> _EXERCISE PROMPT_
Copy the entries out again in full.

(Stored data entries)
### config.mk
export PLATFORM = sky130hd
export DESIGN_NAME = fsqrt_arbiter
export DESIGN_NICKNAME = d
export VERILOG_FILES = /design/src/rtl/fsqrt_arbiter.sv
export SDC_FILE = /design/constraint.sdc
export NUM_CORES = 1
export LEC_CHECK = 0
export CAP_MARGIN = 20
export CORE_ASPECT_RATIO = 0.7
export CORE_UTILIZATION = 36
export CTS_CLUSTER_DIAMETER = 150
export DETAILED_ROUTE_END_ITERATION = 16
export GPL_TIMING_DRIVEN = 0
export PLACE_DENSITY_LB_ADDON = 0.2
export SLEW_MARGIN = 10
export SYNTH_ARGS = -nofsm -noshare
export SYNTH_HDL_FRONTEND = slang
export SYNTH_SLANG_ARGS = --single-unit
### constraint.sdc
create_clock -name clk -period 5.3 [get_ports clk]
set_clock_uncertainty 0.1 [all_clocks]
set_input_delay 0.795 -clock clk [delete_from_list [all_inputs] [get_ports clk]]
set_output_delay 0.795 -clock clk [all_outputs]
set_load 0.005 [all_outputs]
**config.mk**
```make
export PLATFORM = sky130hd
export DESIGN_NAME = wb_arbiter
export DESIGN_NICKNAME = d
export VERILOG_FILES = /design/src/rtl/wb_arbiter.sv
export SDC_FILE = /design/constraint.sdc
export NUM_CORES = 1
export LEC_CHECK = 0
export CORE_MARGIN = 2
export CORE_UTILIZATION = 47
export CTS_CLUSTER_SIZE = 16
export DETAILED_ROUTE_END_ITERATION = 6
export PLACE_DENSITY = 0.95
export SYNTH_ARGS = -nofsm -noshare
export SYNTH_HDL_FRONTEND = slang
export SYNTH_SLANG_ARGS = --single-unit
```
**constraint.sdc**
```tcl
create_clock -name clk -period 17.6 [get_ports clk]
set_input_delay 3.52 -clock clk [delete_from_list [all_inputs] [get_ports clk]]
set_output_delay 3.52 -clock clk [all_outputs]
set_load 0.005 [all_outputs]
```
==> src/rtl/mem_arbitro.sv <==
// mem_arbitro: serializes two requester ports onto the single data-memory port
module mem_arbitro #(
    parameter int AW = 7,
    parameter int DW = 32,
    parameter int FIXED_PRIO = 0
) (
    input  logic          reloj,
    input  logic          reset,
    mem_arbitro_if.slave  port_a,
    mem_arbitro_if.slave  port_b,
    output logic          ocupado,
    output logic [DW-1:0] DI_MEM,
    output logic [AW-1:0] DIR_MEM,
    output logic          MEM_RD,
    output logic          MEM_WR,
    output logic          w_h,
    input  logic [DW-1:0] DO_MEMo
);
    typedef enum logic [1:0] {IDLE, ISSUE, CAPTURE, ACK} state_t;
    state_t state, state_n;
    logic gnt_b, we_q, wh_q, any_req, pick_b, issue;
    logic [DW-1:0] do_a, do_b;
    assign any_req = port_a.req || port_b.req;
    // gnt_b doubles as last_grant: on a tie the port that was not served last wins
    assign pick_b = (port_a.req && port_b.req) ? (FIXED_PRIO == 0 && !gnt_b) : port_b.req;
    assign issue = state == ISSUE;
    assign {MEM_RD, MEM_WR, w_h} = issue ? (we_q ? {2'b10, wh_q} : 3'b011) : 3'b000;
    assign ocupado = state != IDLE;
    assign port_a.ack = state == ACK && !gnt_b;
    assign port_b.ack = state == ACK && gnt_b;
    assign port_a.dout = do_a;
    assign port_b.dout = do_b;
    always_comb begin
        state_n = state;
        state_n = state == IDLE ? (any_req ? ISSUE : IDLE) :
                  state == ISSUE ? (we_q ? ACK : CAPTURE) :
                  state == CAPTURE ? ACK : IDLE;
    end
    always_ff @(posedge reloj or posedge reset) begin
        if (reset) begin
            state <= IDLE;
            gnt_b <= 1'b1;
            we_q <= 1'b0;
            wh_q <= 1'b0;
            DIR_MEM <= '0;
            DI_MEM <= '0;
            do_a <= '0;
            do_b <= '0;
        end else begin
            state <= state_n;
            if (state == IDLE && any_req) begin
                gnt_b <= pick_b;
                we_q <= pick_b ? port_b.we : port_a.we;
                wh_q <= pick_b ? port_b.wh : port_a.wh;
                DIR_MEM <= pick_b ? port_b.dir : port_a.dir;
                DI_MEM <= pick_b ? port_b.di : port_a.di;
            end
            // memory read data is valid during CAPTURE, one cycle after the read command
            if (state == CAPTURE && gnt_b) do_b <= DO_MEMo;
            if (state == CAPTURE && !gnt_b) do_a <= DO_MEMo;
        end
    end
endmodule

> _TASK ANSWER_
### config.mk
export PLATFORM = sky130hd
export DESIGN_NAME = fsqrt_arbiter
export DESIGN_NICKNAME = d
export VERILOG_FILES = /design/src/rtl/fsqrt_arbiter.sv
export SDC_FILE = /design/constraint.sdc
export NUM_CORES = 1
export LEC_CHECK = 0
export CAP_MARGIN = 20
export CORE_ASPECT_RATIO = 0.7
export CORE_UTILIZATION = 36
export CTS_CLUSTER_DIAMETER = 150
export DETAILED_ROUTE_END_ITERATION = 16
export GPL_TIMING_DRIVEN = 0
export PLACE_DENSITY_LB_ADDON = 0.2
export SLEW_MARGIN = 10
export SYNTH_ARGS = -nofsm -noshare
export SYNTH_HDL_FRONTEND = slang
export SYNTH_SLANG_ARGS = --single-unit
### constraint.sdc
create_clock -name clk -period 5.3 [get_ports clk]
set_clock_uncertainty 0.1 [all_clocks]
set_input_delay 0.795 -clock clk [delete_from_list [all_inputs] [get_ports clk]]
set_output_delay 0.795 -clock clk [all_outputs]
set_load 0.005 [all_outputs]
**config.mk**
```make
export PLATFORM = sky130hd
export DESIGN_NAME = wb_arbiter
export DESIGN_NICKNAME = d
export VERILOG_FILES = /design/src/rtl/wb_arbiter.sv
export SDC_FILE = /design/constraint.sdc
export NUM_CORES = 1
export LEC_CHECK = 0
export CORE_MARGIN = 2
export CORE_UTILIZATION = 47
export CTS_CLUSTER_SIZE = 16
export DETAILED_ROUTE_END_ITERATION = 6
export PLACE_DENSITY = 0.95
export SYNTH_ARGS = -nofsm -noshare
export SYNTH_HDL_FRONTEND = slang
export SYNTH_SLANG_ARGS = --single-unit
```
**constraint.sdc**
```tcl
create_clock -name clk -period 17.6 [get_ports clk]
set_input_delay 3.52 -clock clk [delete_from_list [all_inputs] [get_ports clk]]
set_output_delay 3.52 -clock clk [all_outputs]
set_load 0.005 [all_outputs]
```
==> src/rtl/mem_arbitro.sv <==
// mem_arbitro: serializes two requester ports onto the single data-memory port
module mem_arbitro #(
    parameter int AW = 7,
    parameter int DW = 32,
    parameter int FIXED_PRIO = 0
) (
    input  logic          reloj,
    input  logic          reset,
    mem_arbitro_if.slave  port_a,
    mem_arbitro_if.slave  port_b,
    output logic          ocupado,
    output logic [DW-1:0] DI_MEM,
    output logic [AW-1:0] DIR_MEM,
    output logic          MEM_RD,
    output logic          MEM_WR,
    output logic          w_h,
    input  logic [DW-1:0] DO_MEMo
);
    typedef enum logic [1:0] {IDLE, ISSUE, CAPTURE, ACK} state_t;
    state_t state, state_n;
    logic gnt_b, we_q, wh_q, any_req, pick_b, issue;
    logic [DW-1:0] do_a, do_b;
    assign any_req = port_a.req || port_b.req;
    // gnt_b doubles as last_grant: on a tie the port that was not served last wins
    assign pick_b = (port_a.req && port_b.req) ? (FIXED_PRIO == 0 && !gnt_b) : port_b.req;
    assign issue = state == ISSUE;
    assign {MEM_RD, MEM_WR, w_h} = issue ? (we_q ? {2'b10, wh_q} : 3'b011) : 3'b000;
    assign ocupado = state != IDLE;
    assign port_a.ack = state == ACK && !gnt_b;
    assign port_b.ack = state == ACK && gnt_b;
    assign port_a.dout = do_a;
    assign port_b.dout = do_b;
    always_comb begin
        state_n = state;
        state_n = state == IDLE ? (any_req ? ISSUE : IDLE) :
                  state == ISSUE ? (we_q ? ACK : CAPTURE) :
                  state == CAPTURE ? ACK : IDLE;
    end
    always_ff @(posedge reloj or posedge reset) begin
        if (reset) begin
            state <= IDLE;
            gnt_b <= 1'b1;
            we_q <= 1'b0;
            wh_q <= 1'b0;
            DIR_MEM <= '0;
            DI_MEM <= '0;
            do_a <= '0;
            do_b <= '0;
        end else begin
            state <= state_n;
            if (state == IDLE && any_req) begin
                gnt_b <= pick_b;
                we_q <= pick_b ? port_b.we : port_a.we;
                wh_q <= pick_b ? port_b.wh : port_a.wh;
                DIR_MEM <= pick_b ? port_b.dir : port_a.dir;
                DI_MEM <= pick_b ? port_b.di : port_a.di;
            end
            // memory read data is valid during CAPTURE, one cycle after the read command
            if (state == CAPTURE && gnt_b) do_b <= DO_MEMo;
            if (state == CAPTURE && !gnt_b) do_a <= DO_MEMo;
        end
    end
endmodule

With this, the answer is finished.